Also located in the park is a memorial to former City of Onkaparinga councillor Alan Oakes.

=== D. M. Coe Reserve ===
Situated on an easement between Vincent Street and Dorothea Street, D. M. Coe Reserve comprises open space with a small playground. The reserve is named after Daphne Mary Coe, a councillor of the former City of Noarlunga.

=== Ron Gill Reserve ===
Located on the corner of Brixton Street and Clovelly Avenue, the reserve comprises three tennis courts, a basketball ring, public toilets, open space, a small playground and the Ron Gill Memorial Hall, a community hall. The community hall is the home of the Rotary Club of Noarlunga and the Brixton Street Social Tennis Club. The reserve is named after Ron Gill, the first president of the Rotary Club of Noarlunga in 1966.

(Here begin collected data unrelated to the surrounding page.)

## src/rtl/tapsr_pkg.sv

```systemverilog
package tapsr_pkg;
  // Stages in one segment and the tap-select width that addresses them
  localparam int SEG_LEN = 16;
  localparam int SEL_W   = $clog2(SEG_LEN);
endpackage

```

## src/rtl/tapsr_rst_sync.sv

```systemverilog
module tapsr_rst_sync (
  input  logic clk,
  input  logic rst_n,
  output logic rst_sync_n
);
  logic [1:0] sync_q;
  logic [1:0] sync_d;

  always_comb begin
    sync_d = {sync_q[0], 1'b1};
  end

  always_ff @(posedge clk or negedge rst_n) begin
    if (!rst_n) sync_q <= 2'b00;
    else        sync_q <= sync_d;
  end

  assign rst_sync_n = sync_q[1];
endmodule

```

## src/rtl/tapsr_segment.sv

```systemverilog
module tapsr_segment
  import tapsr_pkg::*;
(
  input  logic             clk,
  input  logic             ce,
  input  logic             din,
  input  logic [SEL_W-1:0] sel,
  output logic             tap,
  output logic             last
);
  // Storage stages carry no reset by design
  logic [SEG_LEN-1:0] stg_q;
  logic [SEG_LEN-1:0] stg_d;

  always_comb begin
    if (ce) stg_d = {stg_q[SEG_LEN-2:0], din};
    else    stg_d = stg_q;
  end

  always_ff @(posedge clk) begin
    stg_q <= stg_d;
  end

  assign tap  = stg_q[sel];
  assign last = stg_q[SEG_LEN-1];
endmodule

```

## src/rtl/tapsr_chain.sv

```systemverilog
module tapsr_chain
  import tapsr_pkg::*;
#(
  parameter int SEG_COUNT = 2
) (
  input  logic                 clk,
  input  logic                 ce,
  input  logic                 din,
  input  logic [SEL_W-1:0]     sel,
  output logic [SEG_COUNT-1:0] taps,
  output logic                 cascade_out
);
  logic [SEG_COUNT:0] link;

  assign link[0] = din;

  for (genvar g = 0; g < SEG_COUNT; g++) begin : g_seg
    tapsr_segment u_seg (
      .clk  (clk),
      .ce   (ce),
      .din  (link[g]),
      .sel  (sel),
      .tap  (taps[g]),
      .last (link[g+1])
    );
  end

  assign cascade_out = link[SEG_COUNT];
endmodule

```

## src/rtl/tapsr_segsel.sv

```systemverilog
module tapsr_segsel
  import tapsr_pkg::*;
#(
  parameter int SEG_COUNT = 2,
  localparam int ADDR_W   = SEL_W + $clog2(SEG_COUNT)
) (
  input  logic [SEG_COUNT-1:0] taps,
  input  logic [ADDR_W-1:0]    depth,
  output logic                 tap
);
  if (SEG_COUNT == 1) begin : g_single
    logic unused_depth;
    assign unused_depth = ^depth;
    assign tap = taps[0];
  end else begin : g_multi
    logic [ADDR_W-SEL_W-1:0] seg_idx;
    logic unused_low;
    assign seg_idx    = depth[ADDR_W-1:SEL_W];
    assign unused_low = ^depth[SEL_W-1:0];
    assign tap        = taps[seg_idx];
  end
endmodule

```

## src/rtl/tapsr_outstage.sv

```systemverilog
module tapsr_outstage #(
  parameter bit OUT_REG = 1'b0
) (
  input  logic clk,
  input  logic rst_sync_n,
  input  logic ce,
  input  logic tap,
  output logic dout
);
  if (OUT_REG) begin : g_reg
    logic out_q;
    logic out_d;

    always_comb begin
      if (ce) out_d = tap;
      else    out_d = out_q;
    end

    always_ff @(posedge clk or negedge rst_sync_n) begin
      if (!rst_sync_n) out_q <= 1'b0;
      else             out_q <= out_d;
    end

    assign dout = out_q;
  end else begin : g_comb
    logic unused_ctl;
    assign unused_ctl = clk ^ rst_sync_n ^ ce;
    assign dout = tap;
  end
endmodule

```

## src/rtl/tapsr_top.sv

```systemverilog
module tapsr_top
  import tapsr_pkg::*;
#(
  parameter int  SEG_COUNT = 2,
  parameter bit  OUT_REG   = 1'b0,
  localparam int ADDR_W    = SEL_W + $clog2(SEG_COUNT)
) (
  input  logic              clk,
  input  logic              rst_n,
  input  logic              ce,
  input  logic              din,
  input  logic [ADDR_W-1:0] depth,
  output logic              dout,
  output logic              cascade_out
);
  logic [SEG_COUNT-1:0] taps;
  logic                 tap_sel;
  logic                 rst_sync_n;

  tapsr_rst_sync u_rst (
    .clk        (clk),
    .rst_n      (rst_n),
    .rst_sync_n (rst_sync_n)
  );

  tapsr_chain #(.SEG_COUNT(SEG_COUNT)) u_chain (
    .clk         (clk),
    .ce          (ce),
    .din         (din),
    .sel         (depth[SEL_W-1:0]),
    .taps        (taps),
    .cascade_out (cascade_out)
  );

  tapsr_segsel #(.SEG_COUNT(SEG_COUNT)) u_sel (
    .taps  (taps),
    .depth (depth),
    .tap   (tap_sel)
  );

  tapsr_outstage #(.OUT_REG(OUT_REG)) u_out (
    .clk        (clk),
    .rst_sync_n (rst_sync_n),
    .ce         (ce),
    .tap        (tap_sel),
    .dout       (dout)
  );
endmodule

```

=== Tom McBeath Reserve ===
Located between Vincent Street, King Street, Shepherd Road and a service road to the adjacent shops, Tom McBeath comprises open space, some trees, the Christies North Kindergarten and the hall of the disbanded 1st Christies Beach Scout Group. It is named after Tom McBeath, a former president of the Rotary Club of Noarlunga from 1970–1971, who was also a strong supporter of the nearby Christies Beach Meals on Wheels.

=== Peters Park ===
The park on Archer Street was formally named Peters Park on 16 April 2019. It was named after the Peters Family in recognition of the family's long history in the neighbourhood and contribution to the park for over 55 years. Allan Peters lobbied the City of Noarlunga in 1972 to landscape the park, and along with wife Pauline, daughters Ani and Leeza, and friends, decorated surrounding Stobie poles with murals, and over the years have donated their time cleaning up rubbish and reporting graffiti.